| Information provided |
^^^^^^^^^^^^^^^^

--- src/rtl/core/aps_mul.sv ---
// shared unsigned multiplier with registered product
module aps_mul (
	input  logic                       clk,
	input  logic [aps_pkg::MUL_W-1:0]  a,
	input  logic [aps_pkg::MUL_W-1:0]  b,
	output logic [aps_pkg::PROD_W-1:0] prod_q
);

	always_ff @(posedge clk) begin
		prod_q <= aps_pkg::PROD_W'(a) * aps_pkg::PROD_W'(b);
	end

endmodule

^^^^^^^^^^^^^^^^

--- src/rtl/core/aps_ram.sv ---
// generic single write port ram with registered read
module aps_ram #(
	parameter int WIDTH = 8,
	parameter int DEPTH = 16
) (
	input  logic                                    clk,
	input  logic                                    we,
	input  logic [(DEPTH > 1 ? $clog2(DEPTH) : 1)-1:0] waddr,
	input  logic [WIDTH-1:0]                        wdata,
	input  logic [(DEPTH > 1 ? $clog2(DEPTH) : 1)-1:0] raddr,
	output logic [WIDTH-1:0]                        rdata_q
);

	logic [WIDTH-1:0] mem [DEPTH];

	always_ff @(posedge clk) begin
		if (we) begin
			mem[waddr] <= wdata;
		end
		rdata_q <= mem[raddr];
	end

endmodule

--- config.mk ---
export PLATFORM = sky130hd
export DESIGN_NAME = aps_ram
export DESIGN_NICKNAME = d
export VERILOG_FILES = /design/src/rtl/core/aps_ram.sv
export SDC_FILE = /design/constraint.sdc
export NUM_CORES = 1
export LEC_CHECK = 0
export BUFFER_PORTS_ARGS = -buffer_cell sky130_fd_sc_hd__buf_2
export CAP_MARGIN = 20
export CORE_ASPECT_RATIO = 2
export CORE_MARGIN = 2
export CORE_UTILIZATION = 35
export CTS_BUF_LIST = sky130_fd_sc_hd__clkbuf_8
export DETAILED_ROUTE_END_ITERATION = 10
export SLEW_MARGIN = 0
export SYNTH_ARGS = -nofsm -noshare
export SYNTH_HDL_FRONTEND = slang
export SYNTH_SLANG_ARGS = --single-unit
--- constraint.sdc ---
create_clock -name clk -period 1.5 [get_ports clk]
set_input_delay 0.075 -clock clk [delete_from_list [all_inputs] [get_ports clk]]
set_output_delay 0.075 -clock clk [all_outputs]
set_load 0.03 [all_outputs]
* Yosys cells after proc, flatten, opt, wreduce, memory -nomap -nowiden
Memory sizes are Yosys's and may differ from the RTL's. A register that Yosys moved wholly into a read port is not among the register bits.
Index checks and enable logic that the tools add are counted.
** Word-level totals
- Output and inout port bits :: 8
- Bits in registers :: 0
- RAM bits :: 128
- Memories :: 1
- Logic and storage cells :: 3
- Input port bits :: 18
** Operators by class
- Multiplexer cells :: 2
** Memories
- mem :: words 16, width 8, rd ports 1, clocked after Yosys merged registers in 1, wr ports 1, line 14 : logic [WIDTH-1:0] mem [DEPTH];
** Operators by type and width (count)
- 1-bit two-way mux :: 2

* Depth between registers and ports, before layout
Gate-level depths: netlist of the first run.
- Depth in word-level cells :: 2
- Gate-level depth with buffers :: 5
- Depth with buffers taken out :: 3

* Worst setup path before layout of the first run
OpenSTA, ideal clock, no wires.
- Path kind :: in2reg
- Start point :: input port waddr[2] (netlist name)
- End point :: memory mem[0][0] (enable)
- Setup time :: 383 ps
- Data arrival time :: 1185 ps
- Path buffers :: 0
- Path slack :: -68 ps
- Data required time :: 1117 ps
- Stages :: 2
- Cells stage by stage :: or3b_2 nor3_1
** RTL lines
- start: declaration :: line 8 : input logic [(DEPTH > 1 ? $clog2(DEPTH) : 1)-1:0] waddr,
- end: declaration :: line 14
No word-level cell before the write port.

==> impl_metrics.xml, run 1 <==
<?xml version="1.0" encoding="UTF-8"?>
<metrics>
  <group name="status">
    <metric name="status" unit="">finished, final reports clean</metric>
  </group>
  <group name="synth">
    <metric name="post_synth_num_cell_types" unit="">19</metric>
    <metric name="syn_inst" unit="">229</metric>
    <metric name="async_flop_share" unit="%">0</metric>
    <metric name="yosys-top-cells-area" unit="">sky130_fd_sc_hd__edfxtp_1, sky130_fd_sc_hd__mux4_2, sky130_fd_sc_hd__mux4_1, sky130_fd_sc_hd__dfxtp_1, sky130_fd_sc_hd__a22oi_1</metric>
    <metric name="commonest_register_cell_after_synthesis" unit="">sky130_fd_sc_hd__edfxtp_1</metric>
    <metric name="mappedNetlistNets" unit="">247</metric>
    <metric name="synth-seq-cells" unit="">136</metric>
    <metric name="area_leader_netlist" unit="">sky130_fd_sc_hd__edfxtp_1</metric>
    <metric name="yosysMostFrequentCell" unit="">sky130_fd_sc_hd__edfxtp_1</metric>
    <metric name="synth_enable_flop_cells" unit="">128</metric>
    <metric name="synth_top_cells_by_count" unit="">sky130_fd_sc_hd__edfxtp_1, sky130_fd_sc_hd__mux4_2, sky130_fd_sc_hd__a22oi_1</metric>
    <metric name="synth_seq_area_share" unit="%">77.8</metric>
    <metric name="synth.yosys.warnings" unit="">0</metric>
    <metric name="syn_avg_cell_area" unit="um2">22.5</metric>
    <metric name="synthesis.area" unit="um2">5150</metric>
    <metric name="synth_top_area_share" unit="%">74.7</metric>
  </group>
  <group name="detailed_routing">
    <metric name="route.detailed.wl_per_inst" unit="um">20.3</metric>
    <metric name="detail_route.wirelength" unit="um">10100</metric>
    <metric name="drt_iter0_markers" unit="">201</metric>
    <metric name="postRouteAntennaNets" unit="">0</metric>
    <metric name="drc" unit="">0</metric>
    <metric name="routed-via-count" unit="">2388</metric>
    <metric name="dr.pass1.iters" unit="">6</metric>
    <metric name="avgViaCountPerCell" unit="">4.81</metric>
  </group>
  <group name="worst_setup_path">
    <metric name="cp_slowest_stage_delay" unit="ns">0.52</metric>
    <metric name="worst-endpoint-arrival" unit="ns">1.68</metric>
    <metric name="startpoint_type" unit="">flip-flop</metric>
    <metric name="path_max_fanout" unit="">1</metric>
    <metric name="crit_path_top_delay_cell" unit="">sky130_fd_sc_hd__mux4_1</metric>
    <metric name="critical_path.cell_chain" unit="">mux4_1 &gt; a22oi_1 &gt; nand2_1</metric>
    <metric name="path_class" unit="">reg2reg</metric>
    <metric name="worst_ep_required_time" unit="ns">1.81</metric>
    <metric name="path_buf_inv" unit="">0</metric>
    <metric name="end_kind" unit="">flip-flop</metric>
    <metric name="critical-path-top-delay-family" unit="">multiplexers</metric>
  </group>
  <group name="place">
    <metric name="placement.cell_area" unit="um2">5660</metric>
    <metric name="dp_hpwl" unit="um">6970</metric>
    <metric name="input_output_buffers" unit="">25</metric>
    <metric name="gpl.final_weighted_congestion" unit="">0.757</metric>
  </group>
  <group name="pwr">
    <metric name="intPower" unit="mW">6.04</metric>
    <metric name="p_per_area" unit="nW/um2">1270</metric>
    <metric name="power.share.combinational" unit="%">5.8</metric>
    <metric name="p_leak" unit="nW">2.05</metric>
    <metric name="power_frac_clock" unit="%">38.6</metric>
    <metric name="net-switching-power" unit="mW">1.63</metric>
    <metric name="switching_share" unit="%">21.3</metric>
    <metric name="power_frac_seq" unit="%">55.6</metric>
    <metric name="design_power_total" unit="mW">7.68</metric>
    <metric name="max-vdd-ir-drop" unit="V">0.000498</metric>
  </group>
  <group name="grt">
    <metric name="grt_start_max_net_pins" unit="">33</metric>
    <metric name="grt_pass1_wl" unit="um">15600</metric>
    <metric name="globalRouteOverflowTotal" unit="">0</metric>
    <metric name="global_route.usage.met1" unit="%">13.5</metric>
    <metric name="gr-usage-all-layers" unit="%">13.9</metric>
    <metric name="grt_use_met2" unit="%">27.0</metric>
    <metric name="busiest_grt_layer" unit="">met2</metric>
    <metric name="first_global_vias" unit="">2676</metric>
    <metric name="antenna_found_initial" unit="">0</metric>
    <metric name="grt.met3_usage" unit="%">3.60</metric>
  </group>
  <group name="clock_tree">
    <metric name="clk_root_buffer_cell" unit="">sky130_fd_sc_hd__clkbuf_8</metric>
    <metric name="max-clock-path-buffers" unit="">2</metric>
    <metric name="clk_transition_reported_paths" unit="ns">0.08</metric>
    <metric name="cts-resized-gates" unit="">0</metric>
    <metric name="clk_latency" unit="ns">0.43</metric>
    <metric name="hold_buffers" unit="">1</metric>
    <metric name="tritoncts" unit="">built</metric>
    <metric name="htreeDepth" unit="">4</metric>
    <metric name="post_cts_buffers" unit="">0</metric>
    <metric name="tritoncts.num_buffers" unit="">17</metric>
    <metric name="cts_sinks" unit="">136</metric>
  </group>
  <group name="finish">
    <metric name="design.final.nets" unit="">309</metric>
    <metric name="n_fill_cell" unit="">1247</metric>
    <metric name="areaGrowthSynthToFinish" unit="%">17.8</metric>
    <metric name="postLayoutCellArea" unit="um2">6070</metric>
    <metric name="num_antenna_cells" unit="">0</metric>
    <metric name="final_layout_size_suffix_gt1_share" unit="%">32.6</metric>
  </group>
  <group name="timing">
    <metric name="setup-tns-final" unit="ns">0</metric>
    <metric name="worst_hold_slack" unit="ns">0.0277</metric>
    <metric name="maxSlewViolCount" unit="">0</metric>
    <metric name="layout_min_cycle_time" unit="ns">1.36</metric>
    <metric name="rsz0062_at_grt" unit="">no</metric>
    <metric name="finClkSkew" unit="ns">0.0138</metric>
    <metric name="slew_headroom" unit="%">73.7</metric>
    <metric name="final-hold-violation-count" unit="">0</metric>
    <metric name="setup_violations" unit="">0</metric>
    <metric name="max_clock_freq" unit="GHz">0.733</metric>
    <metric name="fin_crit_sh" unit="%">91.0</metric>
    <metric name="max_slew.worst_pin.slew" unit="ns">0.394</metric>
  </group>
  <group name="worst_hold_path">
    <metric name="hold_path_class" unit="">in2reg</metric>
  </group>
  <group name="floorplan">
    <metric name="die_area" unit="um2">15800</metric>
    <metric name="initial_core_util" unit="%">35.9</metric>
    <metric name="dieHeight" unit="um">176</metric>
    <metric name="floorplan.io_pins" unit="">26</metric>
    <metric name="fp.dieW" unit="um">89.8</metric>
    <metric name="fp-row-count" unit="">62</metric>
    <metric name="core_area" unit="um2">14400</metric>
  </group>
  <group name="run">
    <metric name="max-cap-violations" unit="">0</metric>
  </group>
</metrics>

^^^^^^^^^^^^^^^^

| Assigned task |
Say how many lines of the preceding data include the word "wdata". The number is the whole answer.

| Written solution |
2